──────── Source material ────────
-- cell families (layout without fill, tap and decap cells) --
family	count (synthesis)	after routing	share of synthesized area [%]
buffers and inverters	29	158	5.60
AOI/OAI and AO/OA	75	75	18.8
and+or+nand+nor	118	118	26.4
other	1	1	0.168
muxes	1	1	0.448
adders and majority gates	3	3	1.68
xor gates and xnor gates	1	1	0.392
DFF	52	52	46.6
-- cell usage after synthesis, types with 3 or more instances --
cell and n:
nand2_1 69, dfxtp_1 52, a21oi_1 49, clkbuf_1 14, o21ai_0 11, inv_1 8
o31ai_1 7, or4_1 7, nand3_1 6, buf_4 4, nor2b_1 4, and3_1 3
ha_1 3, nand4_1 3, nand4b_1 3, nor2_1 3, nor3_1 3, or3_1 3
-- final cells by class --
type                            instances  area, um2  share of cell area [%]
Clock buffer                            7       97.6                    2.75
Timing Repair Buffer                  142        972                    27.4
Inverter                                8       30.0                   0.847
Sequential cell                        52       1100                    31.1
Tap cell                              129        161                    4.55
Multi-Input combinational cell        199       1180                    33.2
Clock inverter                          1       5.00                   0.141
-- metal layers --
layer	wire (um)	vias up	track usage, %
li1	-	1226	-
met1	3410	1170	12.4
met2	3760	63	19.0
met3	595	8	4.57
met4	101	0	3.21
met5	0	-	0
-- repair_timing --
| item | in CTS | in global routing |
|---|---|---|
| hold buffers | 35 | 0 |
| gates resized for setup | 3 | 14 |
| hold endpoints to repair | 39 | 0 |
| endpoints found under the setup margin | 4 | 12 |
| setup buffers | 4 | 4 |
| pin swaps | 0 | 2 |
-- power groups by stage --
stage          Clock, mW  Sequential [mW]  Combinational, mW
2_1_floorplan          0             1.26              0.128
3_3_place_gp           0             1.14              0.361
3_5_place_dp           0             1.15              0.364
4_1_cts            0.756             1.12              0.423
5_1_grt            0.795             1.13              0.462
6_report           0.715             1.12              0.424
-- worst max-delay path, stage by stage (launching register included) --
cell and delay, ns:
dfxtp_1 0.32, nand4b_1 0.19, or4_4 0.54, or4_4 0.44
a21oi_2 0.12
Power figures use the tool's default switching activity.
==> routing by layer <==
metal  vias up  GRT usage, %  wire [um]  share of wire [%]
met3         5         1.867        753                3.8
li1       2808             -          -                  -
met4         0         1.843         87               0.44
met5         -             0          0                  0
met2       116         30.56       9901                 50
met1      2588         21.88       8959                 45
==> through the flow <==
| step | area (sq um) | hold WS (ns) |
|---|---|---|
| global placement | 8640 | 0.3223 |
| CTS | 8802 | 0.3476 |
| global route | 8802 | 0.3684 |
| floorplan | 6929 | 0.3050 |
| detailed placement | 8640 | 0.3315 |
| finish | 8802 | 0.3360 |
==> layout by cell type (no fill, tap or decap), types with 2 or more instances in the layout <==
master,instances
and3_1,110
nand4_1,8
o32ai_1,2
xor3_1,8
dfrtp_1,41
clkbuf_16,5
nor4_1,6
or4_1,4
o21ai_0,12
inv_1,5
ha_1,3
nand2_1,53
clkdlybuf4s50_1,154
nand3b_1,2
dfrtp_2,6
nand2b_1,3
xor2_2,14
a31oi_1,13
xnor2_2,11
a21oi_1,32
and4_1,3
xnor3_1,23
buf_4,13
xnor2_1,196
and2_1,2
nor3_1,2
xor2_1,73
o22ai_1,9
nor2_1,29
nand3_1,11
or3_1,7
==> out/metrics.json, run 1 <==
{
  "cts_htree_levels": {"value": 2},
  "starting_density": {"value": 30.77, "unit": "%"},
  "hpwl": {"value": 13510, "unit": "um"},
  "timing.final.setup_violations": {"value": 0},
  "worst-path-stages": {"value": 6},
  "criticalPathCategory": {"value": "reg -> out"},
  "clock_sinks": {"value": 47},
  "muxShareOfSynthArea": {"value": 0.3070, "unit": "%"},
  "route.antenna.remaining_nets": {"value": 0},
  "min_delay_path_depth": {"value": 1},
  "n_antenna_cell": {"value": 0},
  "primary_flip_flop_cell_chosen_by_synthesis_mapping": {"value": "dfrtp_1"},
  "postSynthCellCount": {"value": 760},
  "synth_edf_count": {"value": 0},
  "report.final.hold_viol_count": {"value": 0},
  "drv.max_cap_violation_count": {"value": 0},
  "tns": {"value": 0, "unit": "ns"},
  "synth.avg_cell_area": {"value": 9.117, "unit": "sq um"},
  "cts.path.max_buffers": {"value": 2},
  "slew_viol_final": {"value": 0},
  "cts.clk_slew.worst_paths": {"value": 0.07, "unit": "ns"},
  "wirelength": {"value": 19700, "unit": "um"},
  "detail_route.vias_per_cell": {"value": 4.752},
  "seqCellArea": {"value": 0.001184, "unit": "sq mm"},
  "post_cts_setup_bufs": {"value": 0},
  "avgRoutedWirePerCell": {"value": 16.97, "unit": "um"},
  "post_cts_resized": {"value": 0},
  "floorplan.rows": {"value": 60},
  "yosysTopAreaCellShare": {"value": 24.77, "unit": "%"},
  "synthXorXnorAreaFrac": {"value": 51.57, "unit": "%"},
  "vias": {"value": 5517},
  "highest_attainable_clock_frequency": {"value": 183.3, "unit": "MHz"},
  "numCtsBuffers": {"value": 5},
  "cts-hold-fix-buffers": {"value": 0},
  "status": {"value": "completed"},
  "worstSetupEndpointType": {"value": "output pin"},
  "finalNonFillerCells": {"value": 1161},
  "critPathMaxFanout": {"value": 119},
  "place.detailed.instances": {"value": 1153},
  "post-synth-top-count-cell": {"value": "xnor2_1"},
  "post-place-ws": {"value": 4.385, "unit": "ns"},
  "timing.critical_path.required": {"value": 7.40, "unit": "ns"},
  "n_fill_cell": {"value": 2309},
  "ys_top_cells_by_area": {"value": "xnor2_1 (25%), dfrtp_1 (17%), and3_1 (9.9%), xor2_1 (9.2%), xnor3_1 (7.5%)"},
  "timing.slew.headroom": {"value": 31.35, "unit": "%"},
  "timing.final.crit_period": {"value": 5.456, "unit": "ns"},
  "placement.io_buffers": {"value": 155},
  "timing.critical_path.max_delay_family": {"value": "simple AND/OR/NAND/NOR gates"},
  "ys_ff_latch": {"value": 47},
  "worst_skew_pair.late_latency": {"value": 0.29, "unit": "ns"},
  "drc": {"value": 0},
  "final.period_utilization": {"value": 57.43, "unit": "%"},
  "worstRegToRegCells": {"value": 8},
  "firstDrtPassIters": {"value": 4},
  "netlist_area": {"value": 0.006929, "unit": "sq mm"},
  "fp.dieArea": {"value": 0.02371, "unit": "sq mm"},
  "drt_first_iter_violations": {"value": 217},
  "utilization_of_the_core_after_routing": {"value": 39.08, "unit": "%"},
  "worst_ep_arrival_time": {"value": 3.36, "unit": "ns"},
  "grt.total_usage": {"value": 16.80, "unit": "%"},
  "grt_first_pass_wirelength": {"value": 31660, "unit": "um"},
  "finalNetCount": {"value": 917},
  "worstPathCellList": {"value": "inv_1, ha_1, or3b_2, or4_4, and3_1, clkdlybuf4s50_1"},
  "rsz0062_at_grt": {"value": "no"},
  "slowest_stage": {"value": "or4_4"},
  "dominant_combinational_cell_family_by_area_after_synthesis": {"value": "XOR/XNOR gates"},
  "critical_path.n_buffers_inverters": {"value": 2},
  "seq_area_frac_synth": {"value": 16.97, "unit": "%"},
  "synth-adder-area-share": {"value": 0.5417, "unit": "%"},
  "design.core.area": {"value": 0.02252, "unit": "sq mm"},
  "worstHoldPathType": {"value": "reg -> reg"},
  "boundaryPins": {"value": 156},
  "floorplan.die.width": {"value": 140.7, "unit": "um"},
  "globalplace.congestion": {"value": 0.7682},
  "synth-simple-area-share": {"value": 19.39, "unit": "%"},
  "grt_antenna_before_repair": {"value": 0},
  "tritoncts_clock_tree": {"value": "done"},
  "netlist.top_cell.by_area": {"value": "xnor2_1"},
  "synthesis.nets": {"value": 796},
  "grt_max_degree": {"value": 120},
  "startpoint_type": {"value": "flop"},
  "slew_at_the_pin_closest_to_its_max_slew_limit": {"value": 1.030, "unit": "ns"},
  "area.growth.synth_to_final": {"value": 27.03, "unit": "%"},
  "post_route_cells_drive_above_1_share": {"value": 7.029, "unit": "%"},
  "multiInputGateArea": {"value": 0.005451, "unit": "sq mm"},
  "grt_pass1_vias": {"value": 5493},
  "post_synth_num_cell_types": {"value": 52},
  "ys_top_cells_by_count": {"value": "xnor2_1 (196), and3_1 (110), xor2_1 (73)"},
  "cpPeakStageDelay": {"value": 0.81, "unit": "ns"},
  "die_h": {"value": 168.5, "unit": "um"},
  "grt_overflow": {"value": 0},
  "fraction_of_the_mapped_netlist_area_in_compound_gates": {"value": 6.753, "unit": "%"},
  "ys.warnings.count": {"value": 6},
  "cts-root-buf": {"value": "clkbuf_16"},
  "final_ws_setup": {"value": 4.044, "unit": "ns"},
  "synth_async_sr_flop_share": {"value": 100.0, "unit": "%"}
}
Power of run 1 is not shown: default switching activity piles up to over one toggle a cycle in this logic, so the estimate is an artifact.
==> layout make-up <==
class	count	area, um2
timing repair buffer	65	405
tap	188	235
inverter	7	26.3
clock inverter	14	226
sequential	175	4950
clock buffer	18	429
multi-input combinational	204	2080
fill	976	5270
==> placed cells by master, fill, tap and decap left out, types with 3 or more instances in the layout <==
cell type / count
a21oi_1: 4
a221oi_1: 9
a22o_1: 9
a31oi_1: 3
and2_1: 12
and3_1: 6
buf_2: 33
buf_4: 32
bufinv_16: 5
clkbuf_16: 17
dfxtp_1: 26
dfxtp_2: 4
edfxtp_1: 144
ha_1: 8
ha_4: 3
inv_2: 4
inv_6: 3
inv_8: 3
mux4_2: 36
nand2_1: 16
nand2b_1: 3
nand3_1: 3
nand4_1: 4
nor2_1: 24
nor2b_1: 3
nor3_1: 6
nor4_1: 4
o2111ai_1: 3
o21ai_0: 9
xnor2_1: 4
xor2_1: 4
File: src/rtl/bcd_sevenseg_scanner_bcd_to_7seg.sv
// bcd_to_7seg: combinational BCD to active-low seven-segment decoder.
// Ports:
//   bcd_i  [3:0]  BCD nibble; values A..F are shown as a dash
//   seg_o  [6:0]  active-low segments, bit 6 = g .. bit 0 = a
module bcd_to_7seg
  import bcd_sevenseg_scanner_pkg::*;
(
  input  logic [3:0] bcd_i,
  output logic [6:0] seg_o
);

  always_comb begin
    seg_o = SEG_DASH;
    case (bcd_i)
      4'd0:    seg_o = SEG_0;
      4'd1:    seg_o = SEG_1;
      4'd2:    seg_o = SEG_2;
      4'd3:    seg_o = SEG_3;
      4'd4:    seg_o = SEG_4;
      4'd5:    seg_o = SEG_5;
      4'd6:    seg_o = SEG_6;
      4'd7:    seg_o = SEG_7;
      4'd8:    seg_o = SEG_8;
      4'd9:    seg_o = SEG_9;
      default: seg_o = SEG_DASH;
    endcase
  end

endmodule
$ cat config.mk
export PLATFORM = sky130hd
export DESIGN_NAME = instr_assembler
export DESIGN_NICKNAME = d
export VERILOG_FILES = /design/src/rtl/rv_isa_pkg.sv /design/src/rtl/rv_instr_encode.sv /design/src/rtl/instr_assembler.sv
export SDC_FILE = /design/constraint.sdc
export NUM_CORES = 1
export LEC_CHECK = 0
export ABC_AREA = 1
export CORE_MARGIN = 5
export CORE_UTILIZATION = 42
export DETAILED_ROUTE_END_ITERATION = 10
export PLACE_DENSITY = 0.81
export RECOVER_POWER = 25
export SLEW_MARGIN = 20
export SYNTH_ARGS = -nofsm -noshare
export SYNTH_HDL_FRONTEND = slang
export SYNTH_SLANG_ARGS = --single-unit
$ cat constraint.sdc
create_clock -name clk -period 1.7 [get_ports clk]
set_input_delay 0.34 -clock clk [delete_from_list [all_inputs] [get_ports clk]]
set_output_delay 0.34 -clock clk [all_outputs]
set_load 0.005 [all_outputs]
$ cat src/rtl/rv_isa_pkg.sv
// Shared RV32I opcode constants, the padding NOP word and the loader FSM state type
// for the instruction assembler.
package rv_isa_pkg;

    localparam logic [6:0] OP_R     = 7'h33;
    localparam logic [6:0] OP_I     = 7'h13;
    localparam logic [6:0] OP_LOAD  = 7'h03;
    localparam logic [6:0] OP_JALR  = 7'h67;
    localparam logic [6:0] OP_S     = 7'h23;
    localparam logic [6:0] OP_SB    = 7'h63;
    localparam logic [6:0] OP_LUI   = 7'h37;
    localparam logic [6:0] OP_AUIPC = 7'h17;
    localparam logic [6:0] OP_JAL   = 7'h6F;

    // addi x0, x0, 0
    localparam logic [31:0] NOP_WORD = 32'h0000_0013;

    typedef enum logic [1:0] {
        ST_IDLE,
        ST_LOAD,
        ST_PAD,
        ST_DONE
    } asm_state_t;

endpackage

$ cat src/rtl/rv_instr_encode.sv
// Combinational field-to-word encoder for the R/I/S/SB/U/UJ formats; flags
// opcodes outside the supported set as illegal.
module rv_instr_encode
    import rv_isa_pkg::*;
(
    input  logic [6:0]  opcode,
    input  logic [4:0]  rd,
    input  logic [4:0]  rs1,
    input  logic [4:0]  rs2,
    input  logic [2:0]  funct3,
    input  logic [6:0]  funct7,
    input  logic [31:0] imm,
    output logic [31:0] word,
    output logic        legal
);

    always_comb begin
        word  = '0;
        legal = 1'b1;
        case (opcode)
            OP_R:
                word = {funct7, rs2, rs1, funct3, rd, opcode};
            OP_I, OP_LOAD, OP_JALR:
                word = {imm[11:0], rs1, funct3, rd, opcode};
            OP_S:
                word = {imm[11:5], rs2, rs1, funct3, imm[4:0], opcode};
            OP_SB:
                word = {imm[12], imm[10:5], rs2, rs1, funct3, imm[4:1], imm[11], opcode};
            OP_LUI, OP_AUIPC:
                word = {imm[31:12], rd, opcode};
            OP_JAL:
                word = {imm[20], imm[10:1], imm[11], imm[19:12], rd, opcode};
            default:
                legal = 1'b0;
        endcase
    end

endmodule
────────
Exercise details>
After locating the line that contains "-- final cells", please copy exactly every line from the start of the records through it, and nothing else.

Result for this exercise>
-- cell families (layout without fill, tap and decap cells) --
family	count (synthesis)	after routing	share of synthesized area [%]
buffers and inverters	29	158	5.60
AOI/OAI and AO/OA	75	75	18.8
and+or+nand+nor	118	118	26.4
other	1	1	0.168
muxes	1	1	0.448
adders and majority gates	3	3	1.68
xor gates and xnor gates	1	1	0.392
DFF	52	52	46.6
-- cell usage after synthesis, types with 3 or more instances --
cell and n:
nand2_1 69, dfxtp_1 52, a21oi_1 49, clkbuf_1 14, o21ai_0 11, inv_1 8
o31ai_1 7, or4_1 7, nand3_1 6, buf_4 4, nor2b_1 4, and3_1 3
ha_1 3, nand4_1 3, nand4b_1 3, nor2_1 3, nor3_1 3, or3_1 3
-- final cells by class --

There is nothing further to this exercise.